FOREST PLOT, 1 MONTH BEFORE EXHAUSTION

FOREST PLOT, 2 MONTHS BEFORE EXHAUSTION
4.4.1.3 Two Months Before Exhaustion
Seven studies provided effect estimates two months before benefit exhaustion. A nonsignificant negative threat effect was found in one study, while six studies reported results that indicated a positive exhaustion effect. Only one of the individual study-level effects was statistically significant, and in the positive direction. Pooled results showed a significant exhaustion effect. The random effects weighted mean hazard ratio was 1.10 (95%CI 1.00 to 1.22, p=.04). There was significant heterogeneity of effects among studies (τ2=0.01, Q= 26.51, df=6, p=.0002). The forest plot is displayed in Figure 4.4.
4.4.1.4 Between Two and Four Months Before Exhaustion
Three studies provided effect estimates between two and four months before benefit exhaustion. A statistically significant negative effect was found in Jenkins and Garcia-Serrano (2004), while two studies reported results that indicated a statistically significant positive exhaustion effect. Pooled results did not show a significant exhaustion effect. The random effects weighted mean hazard ratio was 1.32 (95%CI 0.60 to 2.87, p=.49). There was significant heterogeneity of effects among studies (τ2=0.46, Q= 98.23, df=2, p<.00001). The forest plot is displayed in Figure 4.5.

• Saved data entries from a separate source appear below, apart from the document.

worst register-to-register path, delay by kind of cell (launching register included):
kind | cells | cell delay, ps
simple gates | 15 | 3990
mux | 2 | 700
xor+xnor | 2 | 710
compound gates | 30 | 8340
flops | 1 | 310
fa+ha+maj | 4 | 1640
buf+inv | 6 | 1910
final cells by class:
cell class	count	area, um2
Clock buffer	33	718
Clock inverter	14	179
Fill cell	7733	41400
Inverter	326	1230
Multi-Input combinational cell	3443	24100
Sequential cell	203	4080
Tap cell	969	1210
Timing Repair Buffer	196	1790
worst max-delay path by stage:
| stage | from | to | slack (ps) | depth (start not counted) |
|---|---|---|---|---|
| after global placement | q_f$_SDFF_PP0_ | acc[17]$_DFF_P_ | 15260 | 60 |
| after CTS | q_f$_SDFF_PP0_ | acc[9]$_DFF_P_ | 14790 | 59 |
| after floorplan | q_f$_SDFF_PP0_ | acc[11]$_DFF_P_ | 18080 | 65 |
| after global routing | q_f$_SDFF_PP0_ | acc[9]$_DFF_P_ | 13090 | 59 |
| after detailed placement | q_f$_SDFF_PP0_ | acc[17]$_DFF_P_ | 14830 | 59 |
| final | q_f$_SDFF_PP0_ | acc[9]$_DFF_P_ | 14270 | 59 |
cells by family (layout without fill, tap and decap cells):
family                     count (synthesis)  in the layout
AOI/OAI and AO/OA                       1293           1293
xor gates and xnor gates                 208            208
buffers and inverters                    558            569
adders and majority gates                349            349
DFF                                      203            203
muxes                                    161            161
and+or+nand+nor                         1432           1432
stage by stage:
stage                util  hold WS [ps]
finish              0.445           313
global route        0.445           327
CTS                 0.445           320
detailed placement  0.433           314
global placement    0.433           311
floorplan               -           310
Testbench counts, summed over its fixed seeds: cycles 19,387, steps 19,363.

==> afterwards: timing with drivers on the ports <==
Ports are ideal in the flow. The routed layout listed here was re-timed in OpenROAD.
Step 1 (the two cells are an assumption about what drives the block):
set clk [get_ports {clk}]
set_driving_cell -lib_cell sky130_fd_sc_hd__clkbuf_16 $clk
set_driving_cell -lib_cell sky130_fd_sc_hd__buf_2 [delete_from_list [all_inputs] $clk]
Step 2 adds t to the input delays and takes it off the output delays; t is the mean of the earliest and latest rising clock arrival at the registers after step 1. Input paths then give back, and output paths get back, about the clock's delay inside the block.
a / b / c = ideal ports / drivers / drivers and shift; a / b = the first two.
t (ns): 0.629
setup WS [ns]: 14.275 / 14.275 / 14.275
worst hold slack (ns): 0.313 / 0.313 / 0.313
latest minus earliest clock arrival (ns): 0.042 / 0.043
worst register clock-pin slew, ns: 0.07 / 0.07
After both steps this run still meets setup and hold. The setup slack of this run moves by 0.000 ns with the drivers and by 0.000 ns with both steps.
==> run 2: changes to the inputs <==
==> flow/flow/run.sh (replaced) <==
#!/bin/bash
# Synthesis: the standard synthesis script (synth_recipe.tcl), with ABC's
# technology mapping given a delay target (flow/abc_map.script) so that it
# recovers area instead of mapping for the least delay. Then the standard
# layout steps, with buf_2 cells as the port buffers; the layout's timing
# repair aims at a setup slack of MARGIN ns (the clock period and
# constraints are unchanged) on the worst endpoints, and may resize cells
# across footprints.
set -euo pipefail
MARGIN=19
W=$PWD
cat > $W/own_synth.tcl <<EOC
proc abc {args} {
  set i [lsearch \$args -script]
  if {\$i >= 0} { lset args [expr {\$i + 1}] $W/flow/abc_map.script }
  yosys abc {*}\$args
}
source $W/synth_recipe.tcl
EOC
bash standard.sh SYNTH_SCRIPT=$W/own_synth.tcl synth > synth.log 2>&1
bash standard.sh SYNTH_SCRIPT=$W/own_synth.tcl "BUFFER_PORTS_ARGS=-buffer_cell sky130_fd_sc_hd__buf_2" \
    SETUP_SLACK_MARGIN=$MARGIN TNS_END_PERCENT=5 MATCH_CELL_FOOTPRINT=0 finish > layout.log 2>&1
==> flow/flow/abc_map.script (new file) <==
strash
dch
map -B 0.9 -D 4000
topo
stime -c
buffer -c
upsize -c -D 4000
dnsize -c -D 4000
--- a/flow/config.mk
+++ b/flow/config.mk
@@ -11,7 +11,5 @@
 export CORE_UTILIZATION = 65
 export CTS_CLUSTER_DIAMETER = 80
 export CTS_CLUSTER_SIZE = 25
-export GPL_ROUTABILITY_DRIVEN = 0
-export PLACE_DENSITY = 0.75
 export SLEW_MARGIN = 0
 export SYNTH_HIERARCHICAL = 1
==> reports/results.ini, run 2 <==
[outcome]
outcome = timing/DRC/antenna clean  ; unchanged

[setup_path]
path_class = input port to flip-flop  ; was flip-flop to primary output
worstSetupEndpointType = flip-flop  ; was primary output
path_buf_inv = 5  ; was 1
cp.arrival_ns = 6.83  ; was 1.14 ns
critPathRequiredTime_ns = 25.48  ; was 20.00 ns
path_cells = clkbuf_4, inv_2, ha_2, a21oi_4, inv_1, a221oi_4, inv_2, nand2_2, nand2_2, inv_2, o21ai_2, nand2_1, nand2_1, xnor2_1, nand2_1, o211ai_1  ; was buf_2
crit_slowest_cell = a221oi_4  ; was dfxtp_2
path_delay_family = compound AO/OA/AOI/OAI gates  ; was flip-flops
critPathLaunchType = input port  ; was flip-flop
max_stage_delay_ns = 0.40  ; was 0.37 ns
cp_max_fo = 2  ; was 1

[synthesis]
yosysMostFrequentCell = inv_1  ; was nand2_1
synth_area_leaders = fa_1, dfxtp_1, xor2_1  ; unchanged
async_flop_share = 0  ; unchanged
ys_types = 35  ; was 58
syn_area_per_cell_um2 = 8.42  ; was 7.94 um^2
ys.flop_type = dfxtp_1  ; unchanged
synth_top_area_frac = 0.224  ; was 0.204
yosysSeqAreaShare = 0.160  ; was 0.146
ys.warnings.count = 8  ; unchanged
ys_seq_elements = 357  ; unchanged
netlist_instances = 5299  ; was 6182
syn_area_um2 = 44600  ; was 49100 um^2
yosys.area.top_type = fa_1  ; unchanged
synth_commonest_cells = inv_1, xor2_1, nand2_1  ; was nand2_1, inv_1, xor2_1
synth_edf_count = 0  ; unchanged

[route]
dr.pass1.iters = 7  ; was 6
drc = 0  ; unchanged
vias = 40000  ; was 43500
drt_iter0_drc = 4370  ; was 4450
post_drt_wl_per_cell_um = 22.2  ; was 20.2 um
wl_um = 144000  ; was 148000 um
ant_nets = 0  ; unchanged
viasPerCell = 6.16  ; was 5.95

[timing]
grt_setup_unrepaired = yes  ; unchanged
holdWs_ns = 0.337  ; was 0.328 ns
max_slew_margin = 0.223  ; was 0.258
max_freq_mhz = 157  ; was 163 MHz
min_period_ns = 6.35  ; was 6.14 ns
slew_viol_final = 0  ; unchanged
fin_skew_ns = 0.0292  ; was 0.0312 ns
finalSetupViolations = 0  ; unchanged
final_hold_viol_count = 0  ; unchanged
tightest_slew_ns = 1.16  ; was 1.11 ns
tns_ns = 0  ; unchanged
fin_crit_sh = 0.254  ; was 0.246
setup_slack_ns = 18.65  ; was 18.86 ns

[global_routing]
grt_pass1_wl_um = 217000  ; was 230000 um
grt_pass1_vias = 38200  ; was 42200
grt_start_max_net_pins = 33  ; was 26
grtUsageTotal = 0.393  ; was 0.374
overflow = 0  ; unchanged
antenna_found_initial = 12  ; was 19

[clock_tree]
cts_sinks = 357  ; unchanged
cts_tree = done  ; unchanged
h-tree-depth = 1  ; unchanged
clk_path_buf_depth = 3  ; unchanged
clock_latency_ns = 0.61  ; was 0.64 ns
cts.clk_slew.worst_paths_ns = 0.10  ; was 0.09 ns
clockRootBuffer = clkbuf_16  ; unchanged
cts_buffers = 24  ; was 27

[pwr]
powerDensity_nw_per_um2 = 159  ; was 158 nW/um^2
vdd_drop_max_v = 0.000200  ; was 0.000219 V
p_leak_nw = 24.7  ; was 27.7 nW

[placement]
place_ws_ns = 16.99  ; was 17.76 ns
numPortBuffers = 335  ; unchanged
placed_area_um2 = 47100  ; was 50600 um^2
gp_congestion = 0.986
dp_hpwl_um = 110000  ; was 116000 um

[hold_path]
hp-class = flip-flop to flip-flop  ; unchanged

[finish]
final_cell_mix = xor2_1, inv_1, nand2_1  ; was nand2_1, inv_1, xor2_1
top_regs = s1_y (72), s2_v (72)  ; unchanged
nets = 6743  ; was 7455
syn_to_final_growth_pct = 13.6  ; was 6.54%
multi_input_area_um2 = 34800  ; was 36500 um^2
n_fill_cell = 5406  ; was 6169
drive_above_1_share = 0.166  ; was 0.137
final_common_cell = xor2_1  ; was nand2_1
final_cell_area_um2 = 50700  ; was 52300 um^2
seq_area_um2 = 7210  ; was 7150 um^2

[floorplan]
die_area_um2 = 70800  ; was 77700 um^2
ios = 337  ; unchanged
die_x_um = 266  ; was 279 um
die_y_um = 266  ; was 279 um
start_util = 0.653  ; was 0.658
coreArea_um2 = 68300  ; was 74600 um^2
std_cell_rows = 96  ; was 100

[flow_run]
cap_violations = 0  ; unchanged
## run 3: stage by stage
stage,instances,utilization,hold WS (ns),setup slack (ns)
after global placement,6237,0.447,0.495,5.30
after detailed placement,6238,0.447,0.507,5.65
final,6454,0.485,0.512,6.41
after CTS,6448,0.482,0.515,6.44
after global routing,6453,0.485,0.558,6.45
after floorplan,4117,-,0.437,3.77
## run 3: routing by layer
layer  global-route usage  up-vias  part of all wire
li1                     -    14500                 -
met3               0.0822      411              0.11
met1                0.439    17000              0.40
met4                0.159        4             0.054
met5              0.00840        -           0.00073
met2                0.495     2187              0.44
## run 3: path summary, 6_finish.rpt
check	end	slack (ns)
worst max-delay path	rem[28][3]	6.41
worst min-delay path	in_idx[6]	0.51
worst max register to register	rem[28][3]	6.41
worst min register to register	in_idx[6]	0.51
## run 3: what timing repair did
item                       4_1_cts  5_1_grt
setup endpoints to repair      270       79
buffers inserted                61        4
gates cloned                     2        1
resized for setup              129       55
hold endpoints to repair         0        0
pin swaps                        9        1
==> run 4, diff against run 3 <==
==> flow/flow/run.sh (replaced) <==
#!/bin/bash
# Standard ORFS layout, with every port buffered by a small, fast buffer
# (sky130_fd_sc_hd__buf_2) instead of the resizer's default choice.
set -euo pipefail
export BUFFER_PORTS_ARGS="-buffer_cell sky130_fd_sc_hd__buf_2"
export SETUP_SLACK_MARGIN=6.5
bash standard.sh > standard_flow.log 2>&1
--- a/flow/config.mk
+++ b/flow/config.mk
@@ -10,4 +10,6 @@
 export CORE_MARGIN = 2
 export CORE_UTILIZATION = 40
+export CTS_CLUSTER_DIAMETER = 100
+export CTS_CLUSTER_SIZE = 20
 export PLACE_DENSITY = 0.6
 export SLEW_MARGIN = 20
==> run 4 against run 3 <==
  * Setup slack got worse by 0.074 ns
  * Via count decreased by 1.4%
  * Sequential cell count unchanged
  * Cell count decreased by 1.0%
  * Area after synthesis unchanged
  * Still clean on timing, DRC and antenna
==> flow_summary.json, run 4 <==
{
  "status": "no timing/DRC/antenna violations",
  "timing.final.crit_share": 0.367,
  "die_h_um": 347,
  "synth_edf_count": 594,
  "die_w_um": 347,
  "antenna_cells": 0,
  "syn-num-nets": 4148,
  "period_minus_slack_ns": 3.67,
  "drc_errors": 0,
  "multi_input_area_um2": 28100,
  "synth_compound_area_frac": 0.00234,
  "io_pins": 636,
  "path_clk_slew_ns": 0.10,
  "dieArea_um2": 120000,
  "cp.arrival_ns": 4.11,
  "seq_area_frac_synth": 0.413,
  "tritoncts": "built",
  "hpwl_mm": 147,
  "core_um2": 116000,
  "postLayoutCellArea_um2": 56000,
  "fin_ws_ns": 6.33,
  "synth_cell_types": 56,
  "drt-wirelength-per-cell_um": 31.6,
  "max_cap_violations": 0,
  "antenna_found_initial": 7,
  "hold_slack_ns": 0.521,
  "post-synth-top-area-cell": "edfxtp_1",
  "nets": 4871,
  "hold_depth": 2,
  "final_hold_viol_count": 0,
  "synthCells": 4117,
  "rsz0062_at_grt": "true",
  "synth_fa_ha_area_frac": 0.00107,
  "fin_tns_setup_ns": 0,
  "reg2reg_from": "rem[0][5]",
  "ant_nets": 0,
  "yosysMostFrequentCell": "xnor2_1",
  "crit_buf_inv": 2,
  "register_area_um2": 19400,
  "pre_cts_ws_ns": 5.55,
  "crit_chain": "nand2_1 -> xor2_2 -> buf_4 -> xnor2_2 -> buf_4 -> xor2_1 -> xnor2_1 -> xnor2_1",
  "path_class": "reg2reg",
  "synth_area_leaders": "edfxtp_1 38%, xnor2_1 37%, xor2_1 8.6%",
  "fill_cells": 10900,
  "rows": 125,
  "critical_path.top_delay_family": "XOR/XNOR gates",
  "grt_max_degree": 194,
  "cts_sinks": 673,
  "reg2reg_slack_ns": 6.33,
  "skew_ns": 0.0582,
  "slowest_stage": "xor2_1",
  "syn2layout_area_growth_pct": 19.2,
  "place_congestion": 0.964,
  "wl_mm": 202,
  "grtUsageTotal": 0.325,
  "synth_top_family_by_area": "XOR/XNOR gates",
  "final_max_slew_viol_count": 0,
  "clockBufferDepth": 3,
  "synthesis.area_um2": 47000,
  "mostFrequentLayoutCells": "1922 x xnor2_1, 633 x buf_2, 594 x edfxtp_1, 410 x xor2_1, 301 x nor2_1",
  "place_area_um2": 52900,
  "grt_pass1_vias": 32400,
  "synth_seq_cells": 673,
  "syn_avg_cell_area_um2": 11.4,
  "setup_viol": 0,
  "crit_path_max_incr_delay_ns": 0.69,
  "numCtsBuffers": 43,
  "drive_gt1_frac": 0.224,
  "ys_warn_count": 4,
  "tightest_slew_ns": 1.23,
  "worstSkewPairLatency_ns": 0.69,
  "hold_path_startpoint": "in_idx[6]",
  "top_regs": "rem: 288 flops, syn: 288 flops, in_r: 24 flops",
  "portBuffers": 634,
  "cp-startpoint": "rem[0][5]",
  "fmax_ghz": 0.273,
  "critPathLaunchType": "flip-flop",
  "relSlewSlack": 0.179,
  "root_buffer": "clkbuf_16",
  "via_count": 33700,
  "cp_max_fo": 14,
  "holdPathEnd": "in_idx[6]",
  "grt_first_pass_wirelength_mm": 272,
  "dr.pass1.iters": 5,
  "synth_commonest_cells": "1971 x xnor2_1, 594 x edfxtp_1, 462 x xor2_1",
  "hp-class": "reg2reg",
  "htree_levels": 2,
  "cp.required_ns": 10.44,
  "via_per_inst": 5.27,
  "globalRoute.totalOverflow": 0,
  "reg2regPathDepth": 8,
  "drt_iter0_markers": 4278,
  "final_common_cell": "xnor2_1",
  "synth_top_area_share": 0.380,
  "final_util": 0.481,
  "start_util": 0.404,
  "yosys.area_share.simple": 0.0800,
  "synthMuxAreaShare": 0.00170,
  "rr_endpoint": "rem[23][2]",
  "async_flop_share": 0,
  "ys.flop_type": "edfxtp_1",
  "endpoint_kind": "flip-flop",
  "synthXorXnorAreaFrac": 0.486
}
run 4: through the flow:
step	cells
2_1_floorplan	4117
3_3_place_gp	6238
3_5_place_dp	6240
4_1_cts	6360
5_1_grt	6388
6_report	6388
Context: an optimization exercise on an open-source flow, tuned for small area. The choices shown serve that exercise and are no tape-out recipe. Function was checked by simulation only, so behaviour that the tests miss may differ from the original. Power and IR drop assume default switching activity.

run A:
Design chk_block, start of the top module:
module chk_block (
    input  wire        clk,
    input  wire        rst,
    input  wire        flr,
    input  wire        req_valid,
    output wire        req_ready,
    input  wire        req_write,
    input  wire        req_host,
    input  wire [7:0]  req_addr,
    input  wire [31:0] req_wdata,
    output wire        rsp_valid,
    output wire [31:0] rsp_rdata
);
    localparam [2:0] OP_CTRL  = 3'd0;
    localparam [2:0] OP_FEED  = 3'd1;
    localparam [2:0] OP_STATE = 3'd2;
    localparam [2:0] OP_AUX   = 3'd3;
    localparam [2:0] OP_COUNT = 3'd4;
    localparam [2:0] OP_RES   = 3'd5;
    localparam [2:0] OP_CRD   = 3'd6;    
    reg [8*3-1:0]  r_alg;
    reg [8*32-1:0] r_state;
    reg [8*9-1:0]  r_aux;
    reg [8*32-1:0] r_count;
    reg [2:0]      ptr;
    wire [2:0]  w_alg   = r_alg[23:21];
    wire [31:0] w_state = r_state[255:224];
    wire [8:0]  w_aux   = r_aux[71:63];
    wire [31:0] w_count = r_count[255:224];
    wire w_fl   = w_alg[2];
    wire w_c32  = !w_alg[2] && w_alg[1];
    wire w_c16  = !w_alg[2] && !w_alg[1] && w_alg[0];
    wire w_c8   = !w_alg[2] && !w_alg[1] && !w_alg[0];
    wire w_pend = w_aux[8];
    reg [4:0] ph;
    reg       sw_pend;
    reg       sw_on;
    reg       sw_all;
    wire frame_end = (ptr == 3'd7);
    wire ph_end    = frame_end && (ph == 5'd31);
    wire sw_block;    
    always @(posedge clk) begin
        if (rst) begin
            ph      <= 5'd0;
            sw_pend <= 1'b0;
            sw_on   <= 1'b1;
            sw_all  <= 1'b1;
        end else begin
            if (frame_end)
                ph <= ph + 5'd1;
  ...
Settings: LEC_CHECK=0, CAP_MARGIN=20, CORE_MARGIN=2, CORE_UTILIZATION=70, CTS_BUF_LIST=sky130_fd_sc_hd__clkbuf_8, CTS_CLUSTER_DIAMETER=50, CTS_CLUSTER_SIZE=20, PLACE_DENSITY=0.85, SLEW_MARGIN=20; clock period 13.0 ns.
standard.sh (not shown) runs the stock make flow with config.mk's settings and CLKGATE_MAP_FILE= SYNTH_SCRIPT=/design/flow/synth_recipe.tcl, a recipe that flattens the netlist after the stock synthesis.
==> flow/flow/run.sh <==
#!/bin/bash
# Own flow: the standard layout, with the synthesis's ABC step run with an
# area-oriented script instead of the speed script. Everything else in the
# synthesis (synth_recipe.tcl and ORFS's synth.tcl) is unchanged, so the
# registers keep the names and cell types the standard synthesis gives them.
set -euo pipefail
W=$(pwd)
cat > "$W/area_abc.script" <<EOS
strash
&get -n
&deepsyn -T 60
&put
dch
amap
topo
EOS
cat > "$W/area_synth.tcl" <<EOS
proc abc {args} {
  set i [lsearch -exact \$args -script]
  if { \$i >= 0 } { lset args [expr {\$i + 1}] {$W/area_abc.script} }
  yosys abc {*}\$args
}
source {$W/synth_recipe.tcl}
EOS
sed "s#$W/synth_recipe.tcl#$W/area_synth.tcl#" standard.sh > "$W/area_standard.sh"
grep -q area_synth.tcl "$W/area_standard.sh"
export BUFFER_PORTS_ARGS="-buffer_cell sky130_fd_sc_hd__buf_1"
export CTS_ARGS="-sink_clustering_enable -repair_clock_nets -sink_clustering_size 20 -sink_clustering_max_diameter 50 -buf_list sky130_fd_sc_hd__clkbuf_8 -dont_use_dummy_load"
bash "$W/area_standard.sh" finish > "$W/flow_make.log" 2>&1
[inputs] run B vs run A
- CORE_UTILIZATION changed from 70 to 60
- PLACE_DENSITY changed from 0.85 to 0.7
--- a/flow/flow/run.sh
+++ b/flow/flow/run.sh
@@ -7,7 +7,7 @@
 W=$(pwd)
+R="balance; rewrite; refactor; balance; rewrite; rewrite -z; balance; refactor -z; rewrite -z; balance"
 cat > "$W/area_abc.script" <<EOS
 strash
-&get -n
-&deepsyn -T 60
-&put
+$R
+$R
 dch
==> comparison <==
- | count of non-CTS inverters in the layout | run B vs run A | 15% higher |
- | proportion of cell area spent on the clock network | run A vs run B | ≈ equal |
- When run B is set beside run A, its clock network fraction of total power turns out to be 0.2 points smaller.
- The number of placed instances, taps included in run A is 0.947 times that in run B.
- Average size of a mapped cell went down slightly going from run A to run B.
- Run B against run A: portion of the layout cell area used by non-clock buffers moved up; utilization after layout shrank by 11 points; final period utilization picked up an extra 1.4 points; clock latency at the later pin of the worst-skew pair increased 0.02 ns; number of gates resized after CTS essentially unchanged.
Changes in run C relative to run B:
--- a/flow/flow/run.sh
+++ b/flow/flow/run.sh
@@ -27,3 +27,3 @@
 export BUFFER_PORTS_ARGS="-buffer_cell sky130_fd_sc_hd__buf_1"
-export CTS_ARGS="-sink_clustering_enable -repair_clock_nets -sink_clustering_size 20 -sink_clustering_max_diameter 50 -buf_list sky130_fd_sc_hd__clkbuf_8 -dont_use_dummy_load"
+export CTS_ARGS="-sink_clustering_enable -repair_clock_nets -sink_clustering_size 32 -sink_clustering_max_diameter 40 -buf_list sky130_fd_sc_hd__clkbuf_16 -dont_use_dummy_load"
 bash "$W/area_standard.sh" finish > "$W/flow_make.log" 2>&1
Run C reached the final stage; the timing, design-rule and antenna checks on its layout passed.
Latest clock arrival within the worst-skew pair was lower in run C than in run B.
Run C: sequential share of layout area 2.2 points below run B
On run C: first-pass GRT wire length is 660 microns higher than what run B gave.
Comparing run C and run B, logic gate share of total power is lower on run C.
In the flow results for run C and run B, the clock-cell share of area is larger on run C.
In the flow results for run C and run B, the met1 track demand over resource is smaller on run B.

FOREST PLOT, BETWEEN 2 AND 4 MONTHS BEFORE EXHAUSTION
4.4.1.5 One Month After Exhaustion
Four studies provided effect estimates one month after benefit exhaustion. A statistically significant negative effect was found in one study, while three studies reported results that indicated a statistically significant positive exhaustion effect. Pooled results did not show a significant exhaustion effect. The random effects weighted mean hazard ratio was 0.98 (95%CI 0.57 to 1.67, p=.93). There was significant heterogeneity of effects among studies (τ2=0.29, Q= 120.18, df=3, p<.00001). The forest plot is displayed in Figure 4.6.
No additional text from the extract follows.